It has become popular for people to write a history of their lives. Some have not yet lived long enough to have anything to write about, but they have begun the writing none the less.
So I now surrender to the fashion.
I am Surus Julianus Caesar, Weaponsmith Artificer Magnus. As much as I would wish to claim that I am indeed of that noble blood, I can not. My blood is Gaulish. In the days of my great great grandfather, he and his clan were among those who allied with the Great Caesar when he led his legions into Gaul to drive out the Elven Lords and their slave master Druids. For my great great grandfather's service for the Romans, he and his children were allowed to bear the nomen and cognomen of the Great Caesar.
For myself, I was born nigh onto eighty years ago in Lutetia on the Sequana River in the province of Lugdunensis. As with my great great grandfather and down to my father, I was born to the forge and the anvil. They, though, were not weaponsmiths, let alone artificers. Until me, my line was comprised of blacksmiths, tinsmiths and a few whitesmiths.
As the river running through Lutetia was navigable all of the way to channel between the mainland and the Elven Isle, much of my family's work was in the ironmongery for ships and boats as well as carts, wagons and chariots. We also worked in household goods of iron, copper and bronze.
As was granted to my great great grandfather, we were citizens of the Empire. It has brought peace and prosperity wheresoever its eagle nests. The stories passed down within my family of the days when all of Gaul was ruled with an iron hand by the Elven Lords make clear how much the Empire has improved our lives.

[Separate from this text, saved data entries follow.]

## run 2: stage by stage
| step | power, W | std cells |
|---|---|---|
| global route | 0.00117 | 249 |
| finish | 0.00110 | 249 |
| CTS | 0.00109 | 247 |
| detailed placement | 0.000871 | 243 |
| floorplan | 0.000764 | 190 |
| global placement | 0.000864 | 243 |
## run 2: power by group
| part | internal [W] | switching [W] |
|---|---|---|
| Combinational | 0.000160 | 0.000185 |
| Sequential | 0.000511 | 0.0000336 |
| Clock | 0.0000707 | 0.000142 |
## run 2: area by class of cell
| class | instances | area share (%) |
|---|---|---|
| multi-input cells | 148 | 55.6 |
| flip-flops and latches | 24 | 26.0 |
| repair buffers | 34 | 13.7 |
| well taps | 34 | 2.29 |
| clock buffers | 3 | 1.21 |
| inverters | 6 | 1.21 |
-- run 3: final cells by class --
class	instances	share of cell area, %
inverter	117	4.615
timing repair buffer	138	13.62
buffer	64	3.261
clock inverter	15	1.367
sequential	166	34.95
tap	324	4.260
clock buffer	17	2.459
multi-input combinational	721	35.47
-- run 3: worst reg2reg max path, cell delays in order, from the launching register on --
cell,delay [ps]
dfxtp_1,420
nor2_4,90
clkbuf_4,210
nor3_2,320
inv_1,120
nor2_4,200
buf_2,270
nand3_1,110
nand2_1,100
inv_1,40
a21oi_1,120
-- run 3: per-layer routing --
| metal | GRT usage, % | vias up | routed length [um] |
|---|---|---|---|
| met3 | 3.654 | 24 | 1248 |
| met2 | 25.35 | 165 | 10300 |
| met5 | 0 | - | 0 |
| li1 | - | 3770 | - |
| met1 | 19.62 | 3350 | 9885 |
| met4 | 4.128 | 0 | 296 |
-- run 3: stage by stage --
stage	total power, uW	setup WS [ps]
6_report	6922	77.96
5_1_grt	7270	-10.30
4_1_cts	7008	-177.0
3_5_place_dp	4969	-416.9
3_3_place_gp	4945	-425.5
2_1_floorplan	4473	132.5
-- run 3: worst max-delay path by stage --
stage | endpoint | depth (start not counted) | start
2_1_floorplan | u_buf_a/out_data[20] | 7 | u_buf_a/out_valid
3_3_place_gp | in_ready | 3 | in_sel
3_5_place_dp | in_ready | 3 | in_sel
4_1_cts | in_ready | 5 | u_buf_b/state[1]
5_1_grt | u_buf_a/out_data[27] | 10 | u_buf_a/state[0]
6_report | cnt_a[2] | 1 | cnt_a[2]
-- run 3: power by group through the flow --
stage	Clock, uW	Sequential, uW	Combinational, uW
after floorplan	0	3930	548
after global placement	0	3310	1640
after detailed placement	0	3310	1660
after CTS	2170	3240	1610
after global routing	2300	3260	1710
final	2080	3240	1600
**config.mk**
```make
export PLATFORM = sky130hd
export DESIGN_NAME = alu_result_queue
export DESIGN_NICKNAME = d
export VERILOG_FILES = /design/src/rtl/alu_result_queue.sv
export SDC_FILE = /design/constraint.sdc
export NUM_CORES = 1
export LEC_CHECK = 0
export CORE_ASPECT_RATIO = 1.2
export CORE_MARGIN = 1.5
export CORE_UTILIZATION = 53
export DETAILED_ROUTE_END_ITERATION = 10
export PLACE_DENSITY_LB_ADDON = 0.2
export SYNTH_ARGS = -nofsm -noshare
export SYNTH_HDL_FRONTEND = slang
export SYNTH_SLANG_ARGS = --single-unit
```
**constraint.sdc**
```tcl
create_clock -name clk -period 2.2 [get_ports clk]
set_clock_uncertainty 0.15 [all_clocks]
set_input_delay 0.44 -clock clk [delete_from_list [all_inputs] [get_ports clk]]
set_output_delay 0.44 -clock clk [all_outputs]
set_load 0.05 [all_outputs]
```
**src/rtl/alu_result_queue.sv**
```systemverilog
// ----------------------------------------------------------------------------
// alu_result_queue
//
// Purpose:
//   Small circular FIFO that sits directly behind the 16-bit ALU. It captures
//   each valid result (Y, opcode tag and C/V/N/Z flags) with a valid/ready
//   handshake so that a stalling consumer (writeback, bus master) never loses
//   a result. A sticky flag register accumulates the flags of every accepted
//   result until software clears it.
//
// Parameters:
//   DEPTH  number of entries (power of two, >= 2)
//   WIDTH  result width
//
// Ports:
//   clk, rst_n          clock, asynchronous active-low reset
//   in_valid/in_ready   upstream handshake (push when both high)
//   in_y, in_op         ALU result and the opcode that produced it
//   in_c/v/n/z          ALU flags
//   out_valid/out_ready downstream handshake (pop when both high)
//   out_y, out_op       head entry result and opcode
//   out_flags           head entry flags {C,V,N,Z}
//   sticky_flags        OR of flags of all pushes since the last clear
//   sticky_clr          synchronous clear of sticky_flags
//   count               current occupancy 0..DEPTH
// ----------------------------------------------------------------------------
module alu_result_queue #(
    parameter int DEPTH = 4,
    parameter int WIDTH = 16
) (
    input  logic                       clk,
    input  logic                       rst_n,
    input  logic                       in_valid,
    output logic                       in_ready,
    input  logic [WIDTH-1:0]           in_y,
    input  logic [2:0]                 in_op,
    input  logic                       in_c,
    input  logic                       in_v,
    input  logic                       in_n,
    input  logic                       in_z,
    output logic                       out_valid,
    input  logic                       out_ready,
    output logic [WIDTH-1:0]           out_y,
    output logic [2:0]                 out_op,
    output logic [3:0]                 out_flags,
    output logic [3:0]                 sticky_flags,
    input  logic                       sticky_clr,
    output logic [$clog2(DEPTH):0]     count
);

    localparam int AW = $clog2(DEPTH);
    localparam int CW = AW + 1;
    // Entry layout: {y, op, c, v, n, z}
    localparam int EW = WIDTH + 7;

    localparam logic [CW-1:0] COUNT_FULL = CW'(DEPTH);
    localparam logic [CW-1:0] COUNT_ZERO = {CW{1'b0}};
    localparam logic [CW-1:0] COUNT_ONE  = CW'(1'b1);
    localparam logic [AW-1:0] PTR_ONE    = AW'(1'b1);

    logic [EW-1:0] mem_r [DEPTH];
    logic [AW-1:0] wr_ptr_r;
    logic [AW-1:0] rd_ptr_r;
    logic [CW-1:0] count_r;
    logic [3:0]    sticky_r;

    logic [AW-1:0] wr_ptr_nxt_s;
    logic [AW-1:0] rd_ptr_nxt_s;
    logic [CW-1:0] count_nxt_s;
    logic [3:0]    sticky_nxt_s;
    logic [3:0]    in_flags_s;
    logic [EW-1:0] head_s;
    logic          in_ready_s;
    logic          out_valid_s;
    logic          push_s;
    logic          pop_s;

    // Pack the four ALU flags in {C,V,N,Z} order
    function automatic logic [3:0] pack_flags(input logic c, input logic v,
                                              input logic n, input logic z);
        return {c, v, n, z};
    endfunction

    assign in_flags_s = pack_flags(in_c, in_v, in_n, in_z);

    // Handshake qualifiers come only from the count register, so there is no
    // combinational path from out_ready to in_ready and a full queue refuses
    // a push even when a pop happens in the same cycle.
    assign in_ready_s  = (count_r != COUNT_FULL);
    assign out_valid_s = (count_r != COUNT_ZERO);
    assign push_s      = in_valid & in_ready_s;
    assign pop_s       = out_valid_s & out_ready;

    assign head_s       = mem_r[rd_ptr_r];
    assign in_ready     = in_ready_s;
    assign out_valid    = out_valid_s;
    assign out_y        = head_s[EW-1 -: WIDTH];
    assign out_op       = head_s[6:4];
    assign out_flags    = head_s[3:0];
    assign count        = count_r;
    assign sticky_flags = sticky_r;

    // Next-state for pointers, occupancy and sticky flags
    always_comb begin
        wr_ptr_nxt_s = wr_ptr_r;
        rd_ptr_nxt_s = rd_ptr_r;
        count_nxt_s  = count_r;
        sticky_nxt_s = sticky_r;

        if (push_s) begin
            wr_ptr_nxt_s = wr_ptr_r + PTR_ONE;
        end else begin
            wr_ptr_nxt_s = wr_ptr_r;
        end

        if (pop_s) begin
            rd_ptr_nxt_s = rd_ptr_r + PTR_ONE;
        end else begin
            rd_ptr_nxt_s = rd_ptr_r;
        end

        case ({push_s, pop_s})
            2'b10:   count_nxt_s = count_r + COUNT_ONE;
            2'b01:   count_nxt_s = count_r - COUNT_ONE;
            default: count_nxt_s = count_r;
        endcase

        // Clear acts first, then the flags of a same-cycle push are ORed in
        if (sticky_clr) begin
            sticky_nxt_s = 4'b0000;
        end else begin
            sticky_nxt_s = sticky_r;
        end
        if (push_s) begin
            sticky_nxt_s = sticky_nxt_s | in_flags_s;
        end else begin
            sticky_nxt_s = sticky_nxt_s;
        end
    end

    // Control state registers with asynchronous reset
    always_ff @(posedge clk or negedge rst_n) begin
        if (!rst_n) begin
            wr_ptr_r <= {AW{1'b0}};
            rd_ptr_r <= {AW{1'b0}};
            count_r  <= COUNT_ZERO;
            sticky_r <= 4'b0000;
        end else begin
            wr_ptr_r <= wr_ptr_nxt_s;
            rd_ptr_r <= rd_ptr_nxt_s;
            count_r  <= count_nxt_s;
            sticky_r <= sticky_nxt_s;
        end
    end

    // Entry storage; contents are meaningless until written, so no reset
    always_ff @(posedge clk) begin
        if (push_s) begin
            mem_r[wr_ptr_r] <= {in_y, in_op, in_flags_s};
        end
    end

endmodule

```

But those are for later, now more concerning me.
In my youth I was a large person. From a family of blacksmiths, it is hard to be a small person. Before age began to take its toll on me, I stood six feet tall and weight near two hundred pounds. Working bellows and wielding hammer built my strength (C & S Str 20). The smoke, though, left me with a cough which as only worsened with my age (C & S Con 17). I once was quite quick with my hands as well, doing quite intricate work (C & S Dex 20), but age has stiffened my fingers painfully. My father was quite proud the stars marked me well at birth, born under Scorpio with a good aspect would bless my work throughout my life (C & S Scorpio Well Aspected +25%). I learned swiftly (C & S IQ 19) and needed to be shown a task only once or twice before I could do it. Like my father I was plain of face (C & S Appearance 7) and the same smoke that gave me the cough left my voice rough, as was my father's (C & S Bardic Voice 8). My father taught me well in the running of our business. Later when I became a Weaponsmith Artificer, his teaching stood me in good stead as few could fool me (C & S Wisdom 15). In all I learned from him to do my best work not because I would be praised for it, but to do less than my best was to betray myself. I learned if I expect others to be trustworthy, I must myself be trustworthy (C & S Alignment 5).
In all I was raised expecting, in time, I would take over the smithy my family had worked for generations. Little did I know what a life I would lead. It was not that I had accepted the thought of being just a blacksmith so much as it had never crossed my mind to be anything else. From the time I had been able to walk, I had been with my father in the smithy. At first simply tending the fire, pushing in wood or charcoal, sometimes even coal, depending on the fire he wanted. Later, as I was bigger, I would help work the bellows. I tended the tools, cleaning and putting them away or taking them out as father needed. I would bring in the stock he needed, given I could lift it, for whatever he was making. I would run for him to tell customers what they had ordered was done. It was the way my life was and it was all I had expected that life would be.
As I was just past my thirteenth birthday and being responsible for filling some of the simpler orders completely by myself, then the Weaponsmith Artificer Magnus Hephaestos came from Massilia on the southern coast. The armory he owned there supplied the Legions with armor and weapons. While he was not one of the Thirteen, his skill with the making of weapons was known far and wide. He had made many blades now noted as Troll Slayers. There were many swamps and marshes along both coasts as well as along the Rhine. In those places the Trolls lived. It was largely because of the Trolls the Noble Elves had come into existence. Against the Trolls the common hunting tactics of the Wood Elves were ineffective and only the better armored and armed Noble Elves stood a chance. Now it was left to the Tribunes and Centurions of the Legions to deal with the Trolls.
In consulting a Diviner he had been told the time was right for him to start his life's work, but for it to succeed he had to have an apprentice worthy of assisting him. First condition the Diviner had set was the apprentice was not amongst those already in his employ. The Diviner set a birth sign and place which brought Hephaestos to Lutetia and to my father's smithy. Of those born in Lutetia under the proper sign, I was the only one who had any skill or training in the working of metal.
Magnus Hephaestos set for me some tests, to see if the quality of my work was good enough for him. Not even the journeymen in my father's employ could do some of the things he demanded of me, but I put everything I had been taught into my work. As my father had taught me, to do less than my best was to betray myself, and I met Magnus Hephaestos every challenge.
Which lead me, for the first time in my life, to leave home, going as apprentice to Magnus Hephaestos in Massilia.